* [To do] The lines below starting at the line containing "finish | 7.41 | 9.86 | 47.9 | 5371" and ending at the line containing "-- re-timing with" are to be repeated exactly, with both ends kept and nothing else added.

━━ Task inputs

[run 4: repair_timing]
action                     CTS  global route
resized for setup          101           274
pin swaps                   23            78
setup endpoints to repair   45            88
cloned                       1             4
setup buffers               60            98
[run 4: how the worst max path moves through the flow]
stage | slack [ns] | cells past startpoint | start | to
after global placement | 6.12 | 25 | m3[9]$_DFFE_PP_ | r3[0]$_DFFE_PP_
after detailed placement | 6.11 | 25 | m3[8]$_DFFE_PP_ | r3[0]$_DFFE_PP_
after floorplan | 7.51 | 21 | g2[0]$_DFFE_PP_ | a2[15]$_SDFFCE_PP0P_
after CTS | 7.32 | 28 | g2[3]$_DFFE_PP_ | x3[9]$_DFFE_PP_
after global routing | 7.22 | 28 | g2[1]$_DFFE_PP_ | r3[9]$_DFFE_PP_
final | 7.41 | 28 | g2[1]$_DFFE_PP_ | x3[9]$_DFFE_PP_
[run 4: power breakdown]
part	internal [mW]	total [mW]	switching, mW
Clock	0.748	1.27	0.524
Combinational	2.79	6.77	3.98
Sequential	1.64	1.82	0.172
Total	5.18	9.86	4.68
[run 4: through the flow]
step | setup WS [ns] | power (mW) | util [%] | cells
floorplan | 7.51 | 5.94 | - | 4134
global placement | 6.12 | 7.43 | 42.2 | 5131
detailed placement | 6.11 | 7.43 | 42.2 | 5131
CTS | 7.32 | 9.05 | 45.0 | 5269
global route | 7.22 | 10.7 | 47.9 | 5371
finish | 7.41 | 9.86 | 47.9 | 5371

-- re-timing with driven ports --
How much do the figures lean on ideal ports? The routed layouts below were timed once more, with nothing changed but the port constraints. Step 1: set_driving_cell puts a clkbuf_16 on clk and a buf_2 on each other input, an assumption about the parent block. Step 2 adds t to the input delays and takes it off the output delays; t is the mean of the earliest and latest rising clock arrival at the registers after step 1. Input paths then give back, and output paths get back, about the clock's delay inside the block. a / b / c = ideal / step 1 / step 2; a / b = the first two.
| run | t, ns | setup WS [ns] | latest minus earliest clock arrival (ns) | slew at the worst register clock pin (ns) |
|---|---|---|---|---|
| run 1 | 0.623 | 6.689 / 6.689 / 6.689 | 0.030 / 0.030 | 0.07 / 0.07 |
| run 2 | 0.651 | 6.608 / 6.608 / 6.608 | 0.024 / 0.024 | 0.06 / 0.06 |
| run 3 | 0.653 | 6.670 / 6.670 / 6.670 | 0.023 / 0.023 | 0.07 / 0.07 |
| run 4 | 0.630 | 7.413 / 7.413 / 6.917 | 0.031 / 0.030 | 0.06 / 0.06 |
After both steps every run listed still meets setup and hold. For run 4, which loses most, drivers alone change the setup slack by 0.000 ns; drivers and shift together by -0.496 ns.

━━━━

* [Solution below]
finish | 7.41 | 9.86 | 47.9 | 5371

-- re-timing with driven ports --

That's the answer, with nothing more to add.